To do: Every entry that follows should be output again, word for word.

Exercise material:
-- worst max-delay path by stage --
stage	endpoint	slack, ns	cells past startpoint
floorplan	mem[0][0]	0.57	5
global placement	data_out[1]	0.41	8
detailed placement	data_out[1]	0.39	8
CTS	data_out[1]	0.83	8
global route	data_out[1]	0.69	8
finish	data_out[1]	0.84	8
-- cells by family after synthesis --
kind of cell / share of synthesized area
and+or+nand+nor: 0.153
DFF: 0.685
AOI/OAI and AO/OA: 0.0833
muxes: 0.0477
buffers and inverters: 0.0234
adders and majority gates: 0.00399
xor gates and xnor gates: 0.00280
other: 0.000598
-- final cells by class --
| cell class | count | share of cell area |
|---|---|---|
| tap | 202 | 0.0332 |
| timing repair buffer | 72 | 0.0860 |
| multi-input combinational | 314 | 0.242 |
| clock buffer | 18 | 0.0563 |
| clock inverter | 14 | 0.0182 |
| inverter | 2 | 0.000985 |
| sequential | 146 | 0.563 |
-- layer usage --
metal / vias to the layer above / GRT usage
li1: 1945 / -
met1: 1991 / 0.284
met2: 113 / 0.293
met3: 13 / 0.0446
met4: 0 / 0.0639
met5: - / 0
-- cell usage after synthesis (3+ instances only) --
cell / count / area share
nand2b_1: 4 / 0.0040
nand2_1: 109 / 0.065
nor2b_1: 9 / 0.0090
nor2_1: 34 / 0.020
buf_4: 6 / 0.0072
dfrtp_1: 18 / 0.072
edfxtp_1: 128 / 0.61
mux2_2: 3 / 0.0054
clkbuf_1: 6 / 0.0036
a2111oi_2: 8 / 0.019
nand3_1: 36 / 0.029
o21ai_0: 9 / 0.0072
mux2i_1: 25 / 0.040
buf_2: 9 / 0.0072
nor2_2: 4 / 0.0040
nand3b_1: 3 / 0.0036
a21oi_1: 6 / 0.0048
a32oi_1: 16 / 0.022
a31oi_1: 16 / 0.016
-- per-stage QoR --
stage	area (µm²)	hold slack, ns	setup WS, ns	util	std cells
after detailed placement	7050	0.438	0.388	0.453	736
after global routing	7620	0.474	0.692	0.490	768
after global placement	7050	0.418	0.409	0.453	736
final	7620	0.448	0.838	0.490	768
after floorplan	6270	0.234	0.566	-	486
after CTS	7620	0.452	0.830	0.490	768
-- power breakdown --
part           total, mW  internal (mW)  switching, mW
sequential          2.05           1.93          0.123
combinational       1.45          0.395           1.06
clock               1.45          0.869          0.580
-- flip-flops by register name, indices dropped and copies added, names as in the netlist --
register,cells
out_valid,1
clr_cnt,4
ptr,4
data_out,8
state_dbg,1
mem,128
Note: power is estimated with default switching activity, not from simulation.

Exercise answer:
-- worst max-delay path by stage --
stage	endpoint	slack, ns	cells past startpoint
floorplan	mem[0][0]	0.57	5
global placement	data_out[1]	0.41	8
detailed placement	data_out[1]	0.39	8
CTS	data_out[1]	0.83	8
global route	data_out[1]	0.69	8
finish	data_out[1]	0.84	8
-- cells by family after synthesis --
kind of cell / share of synthesized area
and+or+nand+nor: 0.153
DFF: 0.685
AOI/OAI and AO/OA: 0.0833
muxes: 0.0477
buffers and inverters: 0.0234
adders and majority gates: 0.00399
xor gates and xnor gates: 0.00280
other: 0.000598
-- final cells by class --
| cell class | count | share of cell area |
|---|---|---|
| tap | 202 | 0.0332 |
| timing repair buffer | 72 | 0.0860 |
| multi-input combinational | 314 | 0.242 |
| clock buffer | 18 | 0.0563 |
| clock inverter | 14 | 0.0182 |
| inverter | 2 | 0.000985 |
| sequential | 146 | 0.563 |
-- layer usage --
metal / vias to the layer above / GRT usage
li1: 1945 / -
met1: 1991 / 0.284
met2: 113 / 0.293
met3: 13 / 0.0446
met4: 0 / 0.0639
met5: - / 0
-- cell usage after synthesis (3+ instances only) --
cell / count / area share
nand2b_1: 4 / 0.0040
nand2_1: 109 / 0.065
nor2b_1: 9 / 0.0090
nor2_1: 34 / 0.020
buf_4: 6 / 0.0072
dfrtp_1: 18 / 0.072
edfxtp_1: 128 / 0.61
mux2_2: 3 / 0.0054
clkbuf_1: 6 / 0.0036
a2111oi_2: 8 / 0.019
nand3_1: 36 / 0.029
o21ai_0: 9 / 0.0072
mux2i_1: 25 / 0.040
buf_2: 9 / 0.0072
nor2_2: 4 / 0.0040
nand3b_1: 3 / 0.0036
a21oi_1: 6 / 0.0048
a32oi_1: 16 / 0.022
a31oi_1: 16 / 0.016
-- per-stage QoR --
stage	area (µm²)	hold slack, ns	setup WS, ns	util	std cells
after detailed placement	7050	0.438	0.388	0.453	736
after global routing	7620	0.474	0.692	0.490	768
after global placement	7050	0.418	0.409	0.453	736
final	7620	0.448	0.838	0.490	768
after floorplan	6270	0.234	0.566	-	486
after CTS	7620	0.452	0.830	0.490	768
-- power breakdown --
part           total, mW  internal (mW)  switching, mW
sequential          2.05           1.93          0.123
combinational       1.45          0.395           1.06
clock               1.45          0.869          0.580
-- flip-flops by register name, indices dropped and copies added, names as in the netlist --
register,cells
out_valid,1
clr_cnt,4
ptr,4
data_out,8
state_dbg,1
mem,128
Note: power is estimated with default switching activity, not from simulation.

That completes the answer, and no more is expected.